Parenting on a corpse: what family life and immunity teach us about social evolution and the keys to the carrion kingdom
Presenting person: Dr. Maximilian Körner, Evolutionary Animal Ecology, BayCEER (Homepage)Th. 2025-06-26 (12:30-14:00), H6, Geo
The study of social evolution remains one of the central topics of evolutionary biology. Sociality is a powerful phenomenon present across the animal kingdom – yet most species live solitarily. Despite extensive study, many of the ecological and behavioral mechanisms governing the process of social evolution remain poorly understood – are they driver, hindrance, or double-edged swords? For example, are bacteria and other microbes a reason to stay away from others, or can they bring families together?
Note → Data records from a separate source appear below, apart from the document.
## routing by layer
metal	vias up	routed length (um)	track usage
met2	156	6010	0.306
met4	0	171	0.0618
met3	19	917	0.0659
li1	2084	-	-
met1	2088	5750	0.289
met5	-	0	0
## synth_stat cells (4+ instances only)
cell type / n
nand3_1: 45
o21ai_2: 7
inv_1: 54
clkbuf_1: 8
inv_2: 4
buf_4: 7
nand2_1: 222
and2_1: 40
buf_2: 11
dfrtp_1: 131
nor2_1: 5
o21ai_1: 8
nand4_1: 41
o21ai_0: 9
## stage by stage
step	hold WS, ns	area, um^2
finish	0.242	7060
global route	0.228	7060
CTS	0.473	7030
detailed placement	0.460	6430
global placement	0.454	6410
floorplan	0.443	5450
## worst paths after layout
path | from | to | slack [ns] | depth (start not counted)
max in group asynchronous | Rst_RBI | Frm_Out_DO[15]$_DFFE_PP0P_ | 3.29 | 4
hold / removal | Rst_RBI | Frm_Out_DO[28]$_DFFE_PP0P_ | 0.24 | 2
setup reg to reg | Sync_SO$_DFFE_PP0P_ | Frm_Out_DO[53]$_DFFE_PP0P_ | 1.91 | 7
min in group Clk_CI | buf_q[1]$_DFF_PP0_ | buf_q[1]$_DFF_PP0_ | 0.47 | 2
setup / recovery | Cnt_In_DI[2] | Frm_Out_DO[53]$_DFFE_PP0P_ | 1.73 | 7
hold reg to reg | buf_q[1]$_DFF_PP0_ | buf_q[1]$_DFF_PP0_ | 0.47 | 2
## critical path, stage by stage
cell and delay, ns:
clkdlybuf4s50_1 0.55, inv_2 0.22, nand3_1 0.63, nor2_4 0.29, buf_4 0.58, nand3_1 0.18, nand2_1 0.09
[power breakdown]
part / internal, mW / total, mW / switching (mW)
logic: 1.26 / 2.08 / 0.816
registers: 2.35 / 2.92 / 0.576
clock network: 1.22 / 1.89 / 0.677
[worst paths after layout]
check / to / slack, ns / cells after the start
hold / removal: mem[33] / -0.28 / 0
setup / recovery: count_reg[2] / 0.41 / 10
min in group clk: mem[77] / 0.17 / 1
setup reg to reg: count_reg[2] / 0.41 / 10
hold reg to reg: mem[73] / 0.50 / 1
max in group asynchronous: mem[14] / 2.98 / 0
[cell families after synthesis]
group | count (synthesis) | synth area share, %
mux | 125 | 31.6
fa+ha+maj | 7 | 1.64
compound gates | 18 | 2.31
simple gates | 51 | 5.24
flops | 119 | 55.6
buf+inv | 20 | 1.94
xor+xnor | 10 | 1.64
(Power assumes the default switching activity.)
<file path="config.mk">
export PLATFORM = sky130hd
export DESIGN_NAME = riscv_immgen_pipe
export DESIGN_NICKNAME = d
export VERILOG_FILES = /design/src/rtl/riscv_immgen_pipe.sv
export SDC_FILE = /design/constraint.sdc
export NUM_CORES = 1
export LEC_CHECK = 0
export BUFFER_PORTS_ARGS = -buffer_cell sky130_fd_sc_hd__clkbuf_2
export CAP_MARGIN = 20
export CORE_MARGIN = 4
export CORE_UTILIZATION = 40
export CTS_CLUSTER_SIZE = 20
export DETAILED_ROUTE_END_ITERATION = 10
export PLACE_DENSITY_LB_ADDON = 0.12
export SLEW_MARGIN = 20
export SYNTH_ARGS = -nofsm -noshare
export SYNTH_HDL_FRONTEND = slang
export SYNTH_SLANG_ARGS = --single-unit
</file>
<file path="constraint.sdc">
create_clock -name clk -period 3.3 [get_ports clk]
set_input_delay 0.495 -clock clk [delete_from_list [all_inputs] [get_ports clk]]
set_output_delay 0.495 -clock clk [all_outputs]
set_load 0.005 [all_outputs]
</file>
**config.mk**
```make
export PLATFORM = sky130hd
export DESIGN_NAME = dmem_responder_flat
export DESIGN_NICKNAME = d
export VERILOG_FILES = /design/src/rtl/dmem_pkg.sv /design/src/rtl/dmem_if.sv /design/src/rtl/dmem_array.sv /design/src/rtl/dmem_responder.sv /design/src/flat_wrapper.sv
export SDC_FILE = /design/constraint.sdc
export NUM_CORES = 2
export LEC_CHECK = 0
export CAP_MARGIN = 10
export CELL_PAD_IN_SITES_DETAIL_PLACEMENT = 0
export CELL_PAD_IN_SITES_GLOBAL_PLACEMENT = 1
export CORE_UTILIZATION = 30
export CTS_CLUSTER_DIAMETER = 50
export DETAILED_ROUTE_END_ITERATION = 12
export PLACE_DENSITY = 0.56
export SETUP_SLACK_MARGIN = 0.3
export SYNTH_ARGS = -nofsm -noshare
export SYNTH_HDL_FRONTEND = slang
export SYNTH_HIERARCHICAL = 1
export SYNTH_SLANG_ARGS = --single-unit
```
**constraint.sdc**
```tcl
create_clock -name clk -period 3.6 [get_ports clk]
set_input_delay 0.72 -clock clk [delete_from_list [all_inputs] [get_ports clk]]
set_output_delay 0.72 -clock clk [all_outputs]
set_load 0.005 [all_outputs]
```
**src/rtl/dmem_pkg.sv**
```systemverilog
// Shared definitions for the data-memory responder: FSM state encoding
// and the wait-state counter width.
package dmem_pkg;

    typedef enum logic [1:0] {
        IDLE = 2'd0,
        WAIT = 2'd1,
        RESP = 2'd2
    } state_t;

    localparam int CNT_W = 4;

endpackage

```
**src/rtl/dmem_if.sv**
```systemverilog
// Request/response bus between the datapath (master) and a data memory
// responder (slave).
//
// Handshake semantics: on both channels a transfer happens on a rising
// clk edge where valid and ready are both 1. The master holds req_* stable
// while req_valid=1 and req_ready=0; the slave holds rsp_* stable while
// rsp_valid=1 and rsp_ready=0. ready carries no meaning when valid is 0.
interface dmem_if #(
    parameter int DATA_W = 16,
    parameter int ADDR_W = 16
);
    logic              req_valid;
    logic              req_ready;
    logic              req_write;
    logic [ADDR_W-1:0] req_addr;
    logic [DATA_W-1:0] req_wdata;
    logic              rsp_valid;
    logic              rsp_ready;
    logic [DATA_W-1:0] rsp_rdata;
    logic              rsp_err;

    modport master (
        output req_valid, req_write, req_addr, req_wdata, rsp_ready,
        input  req_ready, rsp_valid, rsp_rdata, rsp_err
    );

    modport slave (
        input  req_valid, req_write, req_addr, req_wdata, rsp_ready,
        output req_ready, rsp_valid, rsp_rdata, rsp_err
    );

endinterface

```
**src/rtl/dmem_array.sv**
```systemverilog
// Word storage: synchronous write, asynchronous read. Contents are not
// affected by reset.
module dmem_array #(
    parameter int DATA_W = 16,
    parameter int DEPTH  = 128,
    parameter int IDX_W  = $clog2(DEPTH)
) (
    input  logic              clk,
    input  logic              we,
    input  logic [IDX_W-1:0]  waddr,
    input  logic [DATA_W-1:0] wdata,
    input  logic [IDX_W-1:0]  raddr,
    output logic [DATA_W-1:0] rdata
);

    logic [DATA_W-1:0] mem_q [DEPTH];

    // Write port: one word per cycle when enabled.
    always_ff @(posedge clk) begin
        if (we) begin
            mem_q[waddr] <= wdata;
        end
    end

    assign rdata = mem_q[raddr];

endmodule

```
**src/rtl/dmem_responder.sv**
```systemverilog
// Target side of the CPU data-memory interface. Accepts one request at a
// time, inserts WAIT_CYCLES wait states, commits the access on the edge
// entering RESP and holds the response until the initiator takes it.
module dmem_responder
    import dmem_pkg::*;
#(
    parameter int DATA_W      = 16,
    parameter int ADDR_W      = 16,
    parameter int DEPTH       = 128,
    parameter int WAIT_CYCLES = 2
) (
    input  logic   clk,
    input  logic   reset,
    dmem_if.slave  bus,
    output state_t dbg_state
);

    localparam int IDX_W = $clog2(DEPTH);

    state_t            state_q, state_d;
    logic [CNT_W-1:0]  cnt_q, cnt_d;
    logic              write_q, write_d;
    logic [ADDR_W-1:0] addr_q, addr_d;
    logic [DATA_W-1:0] wdata_q, wdata_d;
    logic [DATA_W-1:0] rdata_q, rdata_d;
    logic              err_q, err_d;

    // Access being committed this cycle (latched request, or the live
    // request when there are no wait states).
    logic              commit;
    logic              c_write;
    logic [ADDR_W-1:0] c_addr;
    logic [DATA_W-1:0] c_wdata;
    logic              c_err;
    logic              arr_we;
    logic [DATA_W-1:0] arr_rdata;

    dmem_array #(
        .DATA_W (DATA_W),
        .DEPTH  (DEPTH)
    ) u_array (
        .clk   (clk),
        .we    (arr_we),
        .waddr (c_addr[IDX_W-1:0]),
        .wdata (c_wdata),
        .raddr (c_addr[IDX_W-1:0]),
        .rdata (arr_rdata)
    );

    // Next-state, wait counter, request latch and commit of the access.
    always_comb begin
        state_d = state_q;
        cnt_d   = cnt_q;
        write_d = write_q;
        addr_d  = addr_q;
        wdata_d = wdata_q;
        rdata_d = rdata_q;
        err_d   = err_q;
        commit  = 1'b0;
        c_write = write_q;
        c_addr  = addr_q;
        c_wdata = wdata_q;

        unique case (state_q)
            IDLE: begin
                if (bus.req_valid) begin
                    write_d = bus.req_write;
                    addr_d  = bus.req_addr;
                    wdata_d = bus.req_wdata;
                    if (WAIT_CYCLES == 0) begin
                        state_d = RESP;
                        commit  = 1'b1;
                        c_write = bus.req_write;
                        c_addr  = bus.req_addr;
                        c_wdata = bus.req_wdata;
                    end else begin
                        state_d = WAIT;
                        cnt_d   = CNT_W'(WAIT_CYCLES - 1);
                    end
                end
            end
            WAIT: begin
                if (cnt_q == '0) begin
                    state_d = RESP;
                    commit  = 1'b1;
                end else begin
                    cnt_d = cnt_q - 1'b1;
                end
            end
            RESP: begin
                if (bus.rsp_ready) begin
                    state_d = IDLE;
                end
            end
            default: begin
                state_d = IDLE;
            end
        endcase

        // Out-of-range check uses every address bit, so no aliasing.
        c_err = (c_addr >= ADDR_W'(DEPTH));
        if (commit) begin
            err_d   = c_err;
            rdata_d = (!c_write && !c_err) ? arr_rdata : '0;
        end
        // A reset on the commit edge drops the store.
        arr_we = commit && c_write && !c_err && !reset;
    end

    // State and response registers with synchronous reset.
    always_ff @(posedge clk) begin
        if (reset) begin
            state_q <= IDLE;
            cnt_q   <= '0;
            write_q <= 1'b0;
            addr_q  <= '0;
            wdata_q <= '0;
            rdata_q <= '0;
            err_q   <= 1'b0;
        end else begin
            state_q <= state_d;
            cnt_q   <= cnt_d;
            write_q <= write_d;
            addr_q  <= addr_d;
            wdata_q <= wdata_d;
            rdata_q <= rdata_d;
            err_q   <= err_d;
        end
    end

    assign bus.req_ready = (state_q == IDLE);
    assign bus.rsp_valid = (state_q == RESP);
    assign bus.rsp_rdata = rdata_q;
    assign bus.rsp_err   = err_q;
    assign dbg_state     = state_q;

endmodule

```
**src/flat_wrapper.sv**
```systemverilog
// flat-port wrapper written by rule: the top's interface ports become plain ports
module dmem_responder_flat import dmem_pkg::*;
#(
    parameter int DATA_W      = 16,
    parameter int ADDR_W      = 16,
    parameter int DEPTH       = 128,
    parameter int WAIT_CYCLES = 2
)
  (clk, reset, dbg_state, bus_req_valid, bus_req_write, bus_req_addr, bus_req_wdata, bus_rsp_ready, bus_req_ready, bus_rsp_valid, bus_rsp_rdata, bus_rsp_err);
  dmem_if #(.DATA_W(DATA_W), .ADDR_W(ADDR_W)) bus_i ();
  input  logic clk;
  input  logic reset;
  output state_t dbg_state;
  input wire logic [$bits(bus_i.req_valid)-1:0] bus_req_valid;
  input wire logic [$bits(bus_i.req_write)-1:0] bus_req_write;
  input wire logic [$bits(bus_i.req_addr)-1:0] bus_req_addr;
  input wire logic [$bits(bus_i.req_wdata)-1:0] bus_req_wdata;
  input wire logic [$bits(bus_i.rsp_ready)-1:0] bus_rsp_ready;
  output wire logic [$bits(bus_i.req_ready)-1:0] bus_req_ready;
  output wire logic [$bits(bus_i.rsp_valid)-1:0] bus_rsp_valid;
  output wire logic [$bits(bus_i.rsp_rdata)-1:0] bus_rsp_rdata;
  output wire logic [$bits(bus_i.rsp_err)-1:0] bus_rsp_err;
  assign bus_i.req_valid = bus_req_valid;
  assign bus_i.req_write = bus_req_write;
  assign bus_i.req_addr = bus_req_addr;
  assign bus_i.req_wdata = bus_req_wdata;
  assign bus_i.rsp_ready = bus_rsp_ready;
  assign bus_req_ready = bus_i.req_ready;
  assign bus_rsp_valid = bus_i.rsp_valid;
  assign bus_rsp_rdata = bus_i.rsp_rdata;
  assign bus_rsp_err = bus_i.rsp_err;
  dmem_responder #(.DATA_W(DATA_W), .ADDR_W(ADDR_W), .DEPTH(DEPTH), .WAIT_CYCLES(WAIT_CYCLES)) u_core (.clk(clk), .reset(reset), .bus(bus_i), .dbg_state(dbg_state));
endmodule
```
Yosys cells after proc, flatten, opt, wreduce, memory -nomap -nowiden
Memory sizes are Yosys's and may differ from the RTL's. A register that Yosys moved wholly into a read port is not among the register bits.
Index checks and enable logic that the tools add are counted.
- input port bits: 37
- memories kept: 1
- bits in latches: 0
- ROM bits: 0
- output and inout port bits: 21
- word-level logic and storage cells: 43
- RAM bits: 2048
- flip-flop bits (word level): 56
- order comparisons: 1
- shifts and indexed selects: 0
- div/mod/pow operators: 0
- mux-type cells: 14
- equality and inequality tests: 6
- bitwise gates (word level): 0
- reductions and logical operators: 13
- add/subtract/negate cells: 1
- multiply operators: 0
- memories (name ; words ; width ; read ports ; clocked after memory_dff ; write ports ; RTL line ; RTL):
    u_core.u_array.mem_q ; 128 ; 16 ; 1 ; 1 ; 1 ; dmem_array.sv:16 ; logic [DATA_W-1:0] mem_q [DEPTH];
- operators by type and width (operator ; count):
    >= comparator 16 x 8 -> 1 bit, second input constant ; 1
    two-way mux 16 bit ; 1
    two-way mux 7 bit ; 2
    two-way mux 4 bit ; 2
    case mux 4 bit (2 select lines) ; 1
    two-way mux 2 bit ; 3
    != test 2 bit, second input constant ; 3
    case mux 2 bit (3 select lines) ; 1
    AND reduction 3 bit ; 2
    logical AND 1 bit ; 4
    zero test 4 bit ; 1
    two-way mux 1 bit ; 4
    subtractor 4 x 1 -> 4 bit, second input constant ; 1
    zero test 1 bit ; 3
    == test 2 x 1 -> 1 bit, second input constant ; 1
    == test 2 bit, second input constant ; 1
    zero test 2 bit ; 1
    != test 2 x 1 -> 1 bit, second input constant ; 1
    AND reduction 2 bit ; 1
    nonzero test 2 bit ; 1

Longest topological paths before layout
- word-level depth: 8
- mapped depth: 11
- gate-level depth less buffers: 8

Modules after synthesis
Netlist, hierarchy kept.
- by module, submodules not included (module ; instances ; cells an instance ; area each (um^2) ; seq. area each (um^2)):
    dmem_array ; 1 ; 3070 ; 78202.5 ; 61499.0
    dmem_responder ; 1 ; 263 ; 2262.2 ; 1121.1

Least setup slack after synthesis
Ideal clock, no wire load.
- path type: register -> register
- start: register u_core.cnt_q[0]
- end: memory u_core.u_array.mem_q[98][0], enable pin
- stages on the path, launching flop included: 10
- library setup time: 0.409 ns
- period minus slack after synthesis: 3.452 ns
- data required time: 3.191 ns
- setup slack: 0.148 ns
- data arrival time: 3.042 ns
- path buffers: 2
- cells stage by stage: dfxtp_1 > inv_1 > ha_1 > nor3b_4 > buf_4 > nand2_1 > nor4b_2 > clkbuf_1 > nand4_1 > nor3_1
- cells in the longest elaborated chain, start to end: 8
- RTL lines (what ; RTL line ; RTL):
    from (decl) ; dmem_responder.sv:21 ; logic [CNT_W-1:0] cnt_q, cnt_d;
    from (signal assigned) ; dmem_responder.sv:122 ; cnt_q <= cnt_d;
    zero test 4 bit ; dmem_responder.sv:83 ; if (cnt_q == '0) begin
    two-way mux 1 bit ; dmem_responder.sv:83 ;
    two-way mux 1 bit ; dmem_responder.sv:64 ; unique case (state_q)
    logical AND 1 bit (3 in series) ; dmem_responder.sv:107 ; arr_we = commit && c_write && !c_err && !reset;
    named net u_core.arr_we ; dmem_responder.sv:35 ; logic arr_we;
    two-way mux 1 bit ; dmem_array.sv:20 ; if (we) begin
    two-way mux 1 bit (not written as such) ; dmem_array.sv:21 ; mem_q[waddr] <= wdata;
    to (decl) ; dmem_array.sv:16 ;
The timed path passes the listed nets, and every way through them passes these cells.

Final worst setup path
- start: register u_core.addr_q[0]
- end: register u_core.rdata_q[15], in the netlist u_core/bus.rsp_rdata[15]
- cells in the longest elaborated chain, start to end: 4
- RTL lines (what ; RTL line ; RTL):
    from (decl) ; dmem_responder.sv:23 ; logic [ADDR_W-1:0] addr_q, addr_d;
    from (signal assigned) ; dmem_responder.sv:124 ; addr_q <= addr_d;
    >= comparator 16 x 8 -> 1 bit ; dmem_responder.sv:101 ; c_err = (c_addr >= ADDR_W'(DEPTH));
    zero test 1 bit ; dmem_responder.sv:104 ; rdata_d = (!c_write && !c_err) ? arr_rdata : '0;
    logical AND 1 bit ; dmem_responder.sv:104 ;
    two-way mux 16 bit ; dmem_responder.sv:104 ;
    to (signal assigned) ; dmem_responder.sv:126 ; rdata_q <= rdata_d;
    to (decl) ; dmem_responder.sv:25 ; logic [DATA_W-1:0] rdata_q, rdata_d;
No other way between the ends.
A chain may end at the register's enable or synchronous reset.

==> run metrics <==
core box area=between 200,000 and 300,000 um2; antenna-violating nets left=0; RSZ-0062 raised after global routing=true; CP max FO=15; CP top delay family=multiplexers; largest area contributor in the netlist=edfxtp_1; Max IR drop VDD=445 uV; CTS tree=done; Max Cap Viol=0; die width=a little over 500 um; vias in the first global route=38,100; count leader, synth=edfxtp_1; count of cell types in the netlist=37; sequential fraction of the synthesis area=between 70% and 80%; Yosys reg bits=2,104; crit path launch type=register; Critical Path Max Stage Delay=0.60 ns; post-synth net total=around 3,400; WP buf/inv=3; drt pass-1 iters=5; H-tree depth=4; top-area cell type share of the netlist area=76.4%; detailed router's first-iteration violation count=3,955; Clock Latency Late Sink=0.87 ns; WL per Instance=about 28 um; first-pass GRT wire length=297,000 um; pin count of the biggest net entering global routing=between 100 and 150; Final setup viols=0; Starting Density=30.2%; Layout area overhead=19.4%; cell mode on critical path=mux4_2; die height=slightly above 500 um; filler instances=24,200; fin cells=~7,500; Ports=58; Final period util=between 90% and 100%; CP Data Arrival Time=4.14 ns; grt total ovfl=0; IO buf count=57; Rows=roughly 190; Post-synth EDFFs=2,048; top cells by area, synth=edfxtp_1, mux4_2, dfxtp_1, nor2_1, clkbuf_1; status=finished clean; Setup TNS=0 ns; slowest cell on the critical path=mux4_2; DRC=0; antenna violations before repair=17; Max Slew Vio Count=0; Slew HR=17.0%; critical path class=reg2reg; All-Layer GR Usage=15.5%; LEAKAGE=0.0298 uW; Nets=approximately 3,800; hpwl dp=124,000 um; f_max=295 MHz; asr flop ratio synth=0%; hold-fix buffer count after cts=0; die area=between 200,000 and 300,000 um2; final wirelength=210,000 um; clock root cell=clkbuf_16; Cells after Synth=3,333; DR vias=37,400; Req. time, crit path=approximately 4.4 ns; yosys warns=6; clk slew on worst S/H paths=0.06 ns; TritonCTS buffer count=228; Tmin final=3.39 ns; HP Class=in2reg; synthesized area=80,500 um2; Hold Violations, Final=0; Placer Congestion=0.769; CP endpoint kind=register; fin util=36.1%; Sinks on Clock Net=around 2,100; ys flop type=edfxtp_1; clk_skew=0.0384 ns; Post-Place Cells=7,011; crit path cell chain=buf_12 -> buf_16 -> buf_12 -> mux4_2 -> mux4_2 -> mux4_2 -> mux2_2 -> nor3b_1 -> nand3_1 -> o2bb2ai_1; worst slew pin tran=1.25 ns; via/cell ratio=4.98; PD cells=roughly 560 nW/um2; commonest cells in the synthesized netlist=edfxtp_1, mux4_2, nor2_1, clkbuf_1, nand2_1; CTS Buffer Depth=3; Synth Area per Inst=24.1 um2; fraction of layout cells with a size suffix above 1=34.7%
==> cells by family after synthesis <==
family | count (synthesis) | synth area share, %
adders and majority gates | 2 | 0.0311
and+or+nand+nor | 288 | 1.61
muxes | 688 | 19.0
DFF | 2104 | 77.8
AOI/OAI and AO/OA | 62 | 0.494
buffers and inverters | 189 | 1.01
==> sequential cells by signal, indices dropped and copies added, names as in the netlist <==
register	count
u_core/addr_q	16
u_core/bus.rsp_err	1
u_core/bus.rsp_rdata	16
u_core/c_wdata	16
u_core/c_write	1
u_core/cnt_q	4
u_core/dbg_state	2
u_core/u_array/mem_q	2048
==> final timing paths <==
check,start,endpoint,slack [ns],depth (start not counted)
worst max-delay path,u_core/addr_q[0],u_core/bus.rsp_rdata[15],0.21,10
worst min register to register,u_core/addr_q[8],u_core/addr_q[8],0.45,2
worst min-delay path,reset,u_core/addr_q[1],0.36,3
worst max register to register,u_core/addr_q[0],u_core/bus.rsp_rdata[15],0.21,10
==> worst reg2reg max path, stage by stage (launching register included) <==
cell and delay (ns):
dfxtp_4 0.37, buf_12 0.15, buf_16 0.20, buf_12 0.22
mux4_2 0.55, mux4_2 0.60, mux4_2 0.59, mux2_2 0.29
nor3b_1 0.13, nand3_1 0.12, o2bb2ai_1 0.07
==> final cells by class <==
class	count	area (um2)	area share, %
Sequential cell	2104	62700	65.2
Clock buffer	289	6000	6.24
Tap cell	3533	4420	4.60
Timing Repair Buffer	380	4470	4.65
Antenna cell	9	22.5	0.0234
Multi-Input combinational cell	1040	17100	17.8
Inverter	4	15.0	0.0156
Clock inverter	140	1380	1.44
==> cell usage in the layout (no fill, tap or decap), types with 3 or more instances in the layout <==
cell type,instances
edfxtp_1,2048
mux4_2,672
clkbuf_16,239
buf_4,212
nor2_1,122
nand2_1,82
clkbuf_1,58
clkdlybuf4s50_1,56
buf_12,53
clkinv_1,48
a21oi_1,37
clkinv_2,34
dfxtp_1,34
buf_16,29
nand3_1,28
dfxtp_4,20
bufinv_16,19
nor3b_1,16
o2bb2ai_1,16
buf_6,16
mux2_2,14
inv_6,12
clkinvlp_4,10
diode_2,9
nor3_2,9
nor2b_1,8
clkinv_4,5
buf_8,5
clkinv_16,4
inv_8,4
inv_1,4
nand2b_1,3
or3_1,3
o21ai_0,3
nand4_1,3
==> through the flow <==
| step | hold slack, ns | power, uW | instance area (um2) | setup slack, ns |
|---|---|---|---|---|
| floorplan | 0.436 | 29800 | 80500 | 0.148 |
| global placement | 0.444 | 31300 | 87600 | -0.0126 |
| detailed placement | 0.448 | 31300 | 87600 | 0.0349 |
| CTS | 0.304 | 54300 | 95600 | 0.163 |
| global route | 0.328 | 55500 | 96100 | 0.152 |
| finish | 0.362 | 53800 | 96100 | 0.211 |
==> routing by layer <==
metal / GRT usage (%) / vias to the layer above / wire length (um)
met5: 0 / - / 0
met3: 2.76 / 260 / 12300
met1: 21.7 / 20800 / 92100
li1: - / 15300 / -
met2: 24.9 / 1051 / 101000
met4: 3.79 / 0 / 4110
==> report_power, final <==
| group | total, uW | switching (uW) | internal [uW] |
|---|---|---|---|
| clock | 22900 | 9650 | 13200 |
| sequential | 27500 | 396 | 27100 |
| combinational | 3510 | 1840 | 1670 |
==> repair_timing <==
| action | 4_1_cts | 5_1_grt |
|---|---|---|
| resized for setup | 39 | 32 |
| setup endpoints to repair | 30 | 283 |
| gates cloned | 11 | 8 |
| buffers inserted | 16 | 15 |
| pin swaps | 0 | 4 |
(Power assumes the default switching activity.)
Or how can cooperation prevail in the face of conflict over tasks that do not actually need doing? These topics are usually discussed in the context of relatively advanced or obligately social structures, such as families in birds or eusocial insect societies. In my talk I want to present work aiming to shed light on unanswered questions during early social evolution in animals that exhibit complex social behaviors but do not require them to survive, namely subsocial Nicrophorus burying beetles. These beetles breed and feed on a highly contested resource, small vertebrate carcasses, by collective efforts to monopolize the carcass and transform it into an edible nursery. They can teach us about the merits and dangers of a social lifestyle which is adapted to deal with the high-risk, high-reward resource the beetles reproduce on. My work demonstrates how Nicrophorus have carved their carrion niche through sociality, and their individual and social immune systems. I also show how breeding pairs negotiate the distribution of the workload among each other, to what degree individuals vary amongst each other in their care, and what other benefits and limitations the adaptations to this lifestyle can entail. My talk aims to give an overview over these fascinating systems, and what lessons they can teach us on the evolution of social systems across the animal kingdom.